Short Sellers Make $500 Million on SVB’s Demise. Collecting Won’t Be Easy

SVB Financial Group’s record plunge on Thursday minted short sellers roughly half a billion dollars in paper profits. But they now face a challenge: how to close their positions.

(Bloomberg) — SVB Financial Group’s record plunge on Thursday minted short sellers roughly half a billion dollars in paper profits. But they now face a challenge: how to close their positions.

SVB shares plunged by 60% on Thursday as worries mounted over the bank’s operation, netting traders who bet against the stock a one-day mark-to-market profit of roughly $513 million. The stock fell another 63% in premarket trading Friday before being halted, with the Federal Deposit Insurance Corp. ultimately announcing that it had seized the bank.

“SIVB’s closure gives short sellers a windfall profit, but now they have to go through the sometimes-difficult process of liquidating their positions and realizing their mark-to-market profits,” said S3 Partners head of predictive analytics Ihor Dusaniwsky. 

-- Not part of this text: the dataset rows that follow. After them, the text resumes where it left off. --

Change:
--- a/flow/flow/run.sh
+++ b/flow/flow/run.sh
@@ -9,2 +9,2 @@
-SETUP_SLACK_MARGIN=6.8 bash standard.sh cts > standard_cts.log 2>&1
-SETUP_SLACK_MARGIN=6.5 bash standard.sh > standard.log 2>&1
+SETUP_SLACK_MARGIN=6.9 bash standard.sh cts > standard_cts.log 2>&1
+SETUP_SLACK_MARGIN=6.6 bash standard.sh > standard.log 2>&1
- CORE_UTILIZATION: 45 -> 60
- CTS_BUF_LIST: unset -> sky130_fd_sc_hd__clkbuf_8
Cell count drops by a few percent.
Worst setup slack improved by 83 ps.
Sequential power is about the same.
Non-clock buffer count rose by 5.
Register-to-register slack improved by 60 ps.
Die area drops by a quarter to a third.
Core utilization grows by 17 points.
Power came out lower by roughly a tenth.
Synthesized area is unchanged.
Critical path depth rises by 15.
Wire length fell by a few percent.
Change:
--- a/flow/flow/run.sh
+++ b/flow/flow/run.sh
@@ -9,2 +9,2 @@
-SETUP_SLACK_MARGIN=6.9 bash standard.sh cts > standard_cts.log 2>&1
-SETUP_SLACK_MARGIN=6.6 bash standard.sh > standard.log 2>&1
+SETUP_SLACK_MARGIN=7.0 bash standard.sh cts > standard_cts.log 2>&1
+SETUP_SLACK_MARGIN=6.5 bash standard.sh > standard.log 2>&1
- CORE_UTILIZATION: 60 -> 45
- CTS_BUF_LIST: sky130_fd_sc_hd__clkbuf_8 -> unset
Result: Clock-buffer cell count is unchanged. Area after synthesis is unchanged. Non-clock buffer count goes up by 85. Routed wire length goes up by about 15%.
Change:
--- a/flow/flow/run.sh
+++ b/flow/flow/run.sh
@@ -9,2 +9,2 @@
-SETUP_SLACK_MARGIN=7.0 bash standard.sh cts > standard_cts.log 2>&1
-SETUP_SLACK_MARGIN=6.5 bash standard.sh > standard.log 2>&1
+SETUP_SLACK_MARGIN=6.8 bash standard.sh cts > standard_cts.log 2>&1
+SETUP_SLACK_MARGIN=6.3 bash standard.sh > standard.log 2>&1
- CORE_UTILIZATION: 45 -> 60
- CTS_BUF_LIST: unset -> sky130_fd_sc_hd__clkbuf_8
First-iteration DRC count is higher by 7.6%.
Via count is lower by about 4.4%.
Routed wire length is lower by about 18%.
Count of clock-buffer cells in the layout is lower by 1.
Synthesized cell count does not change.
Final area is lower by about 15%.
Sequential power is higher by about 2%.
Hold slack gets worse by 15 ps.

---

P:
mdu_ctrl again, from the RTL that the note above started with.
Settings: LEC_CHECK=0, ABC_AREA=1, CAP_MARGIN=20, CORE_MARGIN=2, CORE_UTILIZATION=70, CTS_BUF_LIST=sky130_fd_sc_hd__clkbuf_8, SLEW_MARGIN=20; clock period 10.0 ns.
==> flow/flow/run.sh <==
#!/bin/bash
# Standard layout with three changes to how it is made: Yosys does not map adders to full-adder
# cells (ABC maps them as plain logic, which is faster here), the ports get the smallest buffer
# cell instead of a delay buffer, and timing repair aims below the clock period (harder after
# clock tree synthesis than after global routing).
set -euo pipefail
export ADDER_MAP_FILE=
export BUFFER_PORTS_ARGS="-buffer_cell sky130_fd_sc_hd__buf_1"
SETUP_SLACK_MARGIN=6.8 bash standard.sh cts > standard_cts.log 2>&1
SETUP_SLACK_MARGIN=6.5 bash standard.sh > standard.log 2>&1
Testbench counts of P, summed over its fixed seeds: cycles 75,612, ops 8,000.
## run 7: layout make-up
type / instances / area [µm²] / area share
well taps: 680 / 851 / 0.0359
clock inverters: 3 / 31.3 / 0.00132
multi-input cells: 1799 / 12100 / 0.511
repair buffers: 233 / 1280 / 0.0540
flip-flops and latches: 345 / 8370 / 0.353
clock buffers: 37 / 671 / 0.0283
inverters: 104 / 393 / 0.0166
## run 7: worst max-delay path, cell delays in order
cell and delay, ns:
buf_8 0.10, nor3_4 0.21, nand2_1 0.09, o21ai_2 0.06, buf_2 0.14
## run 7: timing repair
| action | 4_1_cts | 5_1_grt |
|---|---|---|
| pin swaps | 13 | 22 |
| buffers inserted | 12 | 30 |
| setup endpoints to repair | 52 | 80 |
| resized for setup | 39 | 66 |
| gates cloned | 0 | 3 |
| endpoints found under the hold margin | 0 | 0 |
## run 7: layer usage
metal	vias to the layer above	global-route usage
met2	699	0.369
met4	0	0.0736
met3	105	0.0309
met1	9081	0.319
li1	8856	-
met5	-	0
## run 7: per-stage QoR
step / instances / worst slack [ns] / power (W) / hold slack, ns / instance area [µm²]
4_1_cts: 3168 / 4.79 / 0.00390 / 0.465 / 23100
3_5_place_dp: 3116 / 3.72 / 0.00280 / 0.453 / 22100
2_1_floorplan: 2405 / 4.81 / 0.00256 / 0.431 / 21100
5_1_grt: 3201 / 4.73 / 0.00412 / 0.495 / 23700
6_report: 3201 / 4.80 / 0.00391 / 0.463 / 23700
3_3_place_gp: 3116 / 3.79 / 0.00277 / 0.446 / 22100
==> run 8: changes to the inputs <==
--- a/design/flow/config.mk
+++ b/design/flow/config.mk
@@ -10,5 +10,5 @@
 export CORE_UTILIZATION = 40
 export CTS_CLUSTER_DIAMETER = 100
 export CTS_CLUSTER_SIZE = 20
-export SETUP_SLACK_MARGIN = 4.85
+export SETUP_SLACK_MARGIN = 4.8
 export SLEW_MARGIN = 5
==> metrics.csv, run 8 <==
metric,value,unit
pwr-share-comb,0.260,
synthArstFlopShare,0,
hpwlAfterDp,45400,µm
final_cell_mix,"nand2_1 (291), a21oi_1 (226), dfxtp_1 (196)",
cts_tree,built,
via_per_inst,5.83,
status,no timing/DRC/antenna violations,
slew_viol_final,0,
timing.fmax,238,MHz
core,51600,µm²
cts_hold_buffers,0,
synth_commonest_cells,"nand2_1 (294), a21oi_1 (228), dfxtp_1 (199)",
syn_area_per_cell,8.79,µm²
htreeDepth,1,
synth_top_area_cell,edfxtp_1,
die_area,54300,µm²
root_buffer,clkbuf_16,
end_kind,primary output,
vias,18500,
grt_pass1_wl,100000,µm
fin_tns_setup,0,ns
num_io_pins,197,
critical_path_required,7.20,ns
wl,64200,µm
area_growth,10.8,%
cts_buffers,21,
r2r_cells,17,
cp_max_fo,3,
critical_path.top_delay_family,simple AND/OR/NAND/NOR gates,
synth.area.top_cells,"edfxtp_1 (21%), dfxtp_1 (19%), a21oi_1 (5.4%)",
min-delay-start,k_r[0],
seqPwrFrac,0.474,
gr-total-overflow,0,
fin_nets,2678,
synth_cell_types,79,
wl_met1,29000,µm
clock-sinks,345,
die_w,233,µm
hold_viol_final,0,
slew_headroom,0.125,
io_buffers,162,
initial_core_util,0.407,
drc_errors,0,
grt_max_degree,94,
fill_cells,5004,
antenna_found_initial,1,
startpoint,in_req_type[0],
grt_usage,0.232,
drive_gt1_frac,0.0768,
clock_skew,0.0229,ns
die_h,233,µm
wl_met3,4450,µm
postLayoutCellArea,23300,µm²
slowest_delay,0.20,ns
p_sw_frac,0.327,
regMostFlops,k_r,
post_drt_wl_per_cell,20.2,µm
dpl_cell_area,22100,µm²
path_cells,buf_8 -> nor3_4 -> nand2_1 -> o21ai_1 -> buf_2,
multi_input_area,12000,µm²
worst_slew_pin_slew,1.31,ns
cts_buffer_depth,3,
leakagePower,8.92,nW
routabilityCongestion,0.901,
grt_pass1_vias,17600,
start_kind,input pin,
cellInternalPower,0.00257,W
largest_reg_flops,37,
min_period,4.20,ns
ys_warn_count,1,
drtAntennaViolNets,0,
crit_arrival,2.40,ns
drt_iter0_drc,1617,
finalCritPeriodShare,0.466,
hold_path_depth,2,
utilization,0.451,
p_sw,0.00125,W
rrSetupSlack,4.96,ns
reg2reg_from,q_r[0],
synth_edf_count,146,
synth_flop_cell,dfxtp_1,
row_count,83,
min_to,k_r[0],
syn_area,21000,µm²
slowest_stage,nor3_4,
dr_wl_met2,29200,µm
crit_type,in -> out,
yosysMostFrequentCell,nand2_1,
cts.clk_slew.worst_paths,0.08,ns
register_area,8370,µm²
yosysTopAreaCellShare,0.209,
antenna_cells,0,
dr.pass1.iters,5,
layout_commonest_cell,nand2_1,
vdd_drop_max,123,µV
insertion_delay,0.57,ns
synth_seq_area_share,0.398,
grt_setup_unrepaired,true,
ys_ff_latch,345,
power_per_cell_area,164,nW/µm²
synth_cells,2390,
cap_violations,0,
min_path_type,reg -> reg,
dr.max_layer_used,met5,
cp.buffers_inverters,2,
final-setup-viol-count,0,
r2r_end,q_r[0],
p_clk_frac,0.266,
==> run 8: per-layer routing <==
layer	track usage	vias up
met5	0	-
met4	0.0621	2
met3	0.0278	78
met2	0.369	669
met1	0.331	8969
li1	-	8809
Background: an optimization exercise with open tools, aiming at small area, a short achievable clock period and few clock cycles. Do not read the settings as production practice.
In this exercise RTL edits were held to simulation tests only and were not proved equivalent to the original.
No activity file was given, so power comes from the tool's default toggle rates.

// tagctrl_top
module tagctrl_top #(
  parameter int unsigned RdDepth = 4,    
  parameter int unsigned DqDepth = 10    
) (
  input  logic                          clk_i,
  input  logic                          reset_i,
  input  logic                          req_valid_i,
  input  logic [31:0]                   req_addr_i,
  input  logic                          req_write_i,
  input  logic [63:0]                   req_wdata_i,
  input  logic                          req_tag_i,
  output logic                          req_ready_o,
  output logic                          rsp_valid_o,
  output logic [63:0]                   rsp_rdata_o,
  output logic                          rsp_tag_o,
  output logic                          rsp_write_o,
  output logic                          rsp_err_o,
  input  logic                          rsp_ready_i,
  output logic                          mem_req_valid_o,
  output logic [28:0]                   mem_req_addr_o,
  output logic                          mem_req_write_o,
  output logic [63:0]                   mem_req_wdata_o,
  input  logic                          mem_req_ready_i,
  input  logic                          mem_rsp_valid_i,
  input  logic [63:0]                   mem_rsp_rdata_i
);
  localparam int unsigned RdPtrW = (RdDepth > 1) ? $clog2(RdDepth) : 1;
  ...
export LEC_CHECK = 0
export ABC_AREA = 1
export CAP_MARGIN = 40
export CORE_MARGIN = 2
export CORE_UTILIZATION = 70
export CTS_CLUSTER_DIAMETER = 100
export CTS_CLUSTER_SIZE = 24
export PLACE_DENSITY = 0.72
export SETUP_SLACK_MARGIN = 3.0
export SLEW_MARGIN = 40
export TNS_END_PERCENT = 10
create_clock -name core_clock -period 5.0 [get_ports {clk_i}]
standard.sh (not shown) runs the stock make flow with config.mk's settings and CLKGATE_MAP_FILE= SYNTH_SCRIPT=/design/flow/synth_recipe.tcl, a recipe that flattens the netlist after the stock synthesis.
==> flow/flow/run.sh <==
#!/bin/bash
# The standard layout (the standard.sh, standard synthesis included) with two
# make settings changed:
#  - delay cells are added to the don't-use list, so the port buffers and timing
#    repair use ordinary buffers instead of slow delay buffers;
#  - timing repair may swap a cell for one of another footprint.
# Everything else (floorplan, power grid, tap cells, placement, CTS, routing) is
# the standard flow. The make output goes to flow_make.log in the work folder.
set -euo pipefail
PLATFORM_DONT_USE="sky130_fd_sc_hd__probe_p_8 sky130_fd_sc_hd__probec_p_8 sky130_fd_sc_hd__lpflow_bleeder_1 sky130_fd_sc_hd__lpflow_clkbufkapwr_1 sky130_fd_sc_hd__lpflow_clkbufkapwr_16 sky130_fd_sc_hd__lpflow_clkbufkapwr_2 sky130_fd_sc_hd__lpflow_clkbufkapwr_4 sky130_fd_sc_hd__lpflow_clkbufkapwr_8 sky130_fd_sc_hd__lpflow_clkinvkapwr_1 sky130_fd_sc_hd__lpflow_clkinvkapwr_16 sky130_fd_sc_hd__lpflow_clkinvkapwr_2 sky130_fd_sc_hd__lpflow_clkinvkapwr_4 sky130_fd_sc_hd__lpflow_clkinvkapwr_8 sky130_fd_sc_hd__lpflow_decapkapwr_12 sky130_fd_sc_hd__lpflow_decapkapwr_3 sky130_fd_sc_hd__lpflow_decapkapwr_4 sky130_fd_sc_hd__lpflow_decapkapwr_6 sky130_fd_sc_hd__lpflow_decapkapwr_8 sky130_fd_sc_hd__lpflow_inputiso0n_1 sky130_fd_sc_hd__lpflow_inputiso0p_1 sky130_fd_sc_hd__lpflow_inputiso1n_1 sky130_fd_sc_hd__lpflow_inputiso1p_1 sky130_fd_sc_hd__lpflow_inputisolatch_1 sky130_fd_sc_hd__lpflow_isobufsrc_1 sky130_fd_sc_hd__lpflow_isobufsrc_16 sky130_fd_sc_hd__lpflow_isobufsrc_2 sky130_fd_sc_hd__lpflow_isobufsrc_4 sky130_fd_sc_hd__lpflow_isobufsrc_8 sky130_fd_sc_hd__lpflow_isobufsrckapwr_16 sky130_fd_sc_hd__lpflow_lsbuf_lh_hl_isowell_tap_1 sky130_fd_sc_hd__lpflow_lsbuf_lh_hl_isowell_tap_2 sky130_fd_sc_hd__lpflow_lsbuf_lh_hl_isowell_tap_4 sky130_fd_sc_hd__lpflow_lsbuf_lh_isowell_4 sky130_fd_sc_hd__lpflow_lsbuf_lh_isowell_tap_1 sky130_fd_sc_hd__lpflow_lsbuf_lh_isowell_tap_2 sky130_fd_sc_hd__lpflow_lsbuf_lh_isowell_tap_4"
DELAY_CELLS="sky130_fd_sc_hd__clkdlybuf4s15_1 sky130_fd_sc_hd__clkdlybuf4s15_2 sky130_fd_sc_hd__clkdlybuf4s18_1 sky130_fd_sc_hd__clkdlybuf4s18_2 sky130_fd_sc_hd__clkdlybuf4s25_1 sky130_fd_sc_hd__clkdlybuf4s25_2 sky130_fd_sc_hd__clkdlybuf4s50_1 sky130_fd_sc_hd__clkdlybuf4s50_2 sky130_fd_sc_hd__dlygate4sd1_1 sky130_fd_sc_hd__dlygate4sd2_1 sky130_fd_sc_hd__dlygate4sd3_1 sky130_fd_sc_hd__dlymetal6s2s_1 sky130_fd_sc_hd__dlymetal6s4s_1 sky130_fd_sc_hd__dlymetal6s6s_1"
bash standard.sh "DONT_USE_CELLS=$PLATFORM_DONT_USE $DELAY_CELLS" MATCH_CELL_FOOTPRINT=0 finish > flow_make.log 2>&1
The starting point completed without violations.
Testbench counts at the start, summed over its fixed seeds: cycles 15,692.
==> next run, changes <==
- ABC_AREA: 1 -> not set
- CAP_MARGIN: 40 -> 20
- CORE_UTILIZATION: 70 -> 55
- PLACE_DENSITY: 0.72 -> not set
- SETUP_SLACK_MARGIN: 3.0 -> 2.9
- SLEW_MARGIN: 40 -> 20
- TNS_END_PERCENT: 10 -> 5
The changed run went through all stages and came out clean.
First-iteration DRC count shrinks by 3.2%.
Worst setup slack is worse by 0.15 ns.
Wire length grows by 9.6%.
Total power shrinks by 11%.
Fmax shrinks by 6.7%.

[what the ideal ports hide]
Ports are ideal in the flow. The routed layouts listed here were re-timed in OpenROAD. Step 1 assumes that a clkbuf_16 drives the clock port and a buf_2 every other input. Step 2 also shifts input and output timing later by t, the mid clock arrival at the registers, as if the neighbouring blocks saw the same clock. Three values: no drivers, after step 1, after step 2; two values: the first two.
| run | t, ns | setup slack, ns | slew at the worst register clock pin (ns) |
|---|---|---|---|
| the first run | 0.661 | 2.867 / 2.804 / 2.336 | 0.10 / 0.10 |
| the second run | 0.669 | 2.714 / 2.714 / 2.194 | 0.10 / 0.10 |
After both steps setup and hold are still met in every run listed. For the first run, which loses most, drivers alone change the setup slack by -0.063 ns; drivers and shift together by -0.531 ns.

“With stock borrow financing costs accruing daily, even on weekends, even though trading is halted there is a continuous reduction of profits until short sellers close out their positions and return their borrowed shares.”

The SVB collapse comes just a day after crypto-friendly bank Silvergate Capital Corp.’s announcement that it would liquidate and voluntarily wind down operations of its bank. That too minted bets against that heavily-shorted stock a sizeable windfall, although unlike SVB, its shares are still trading.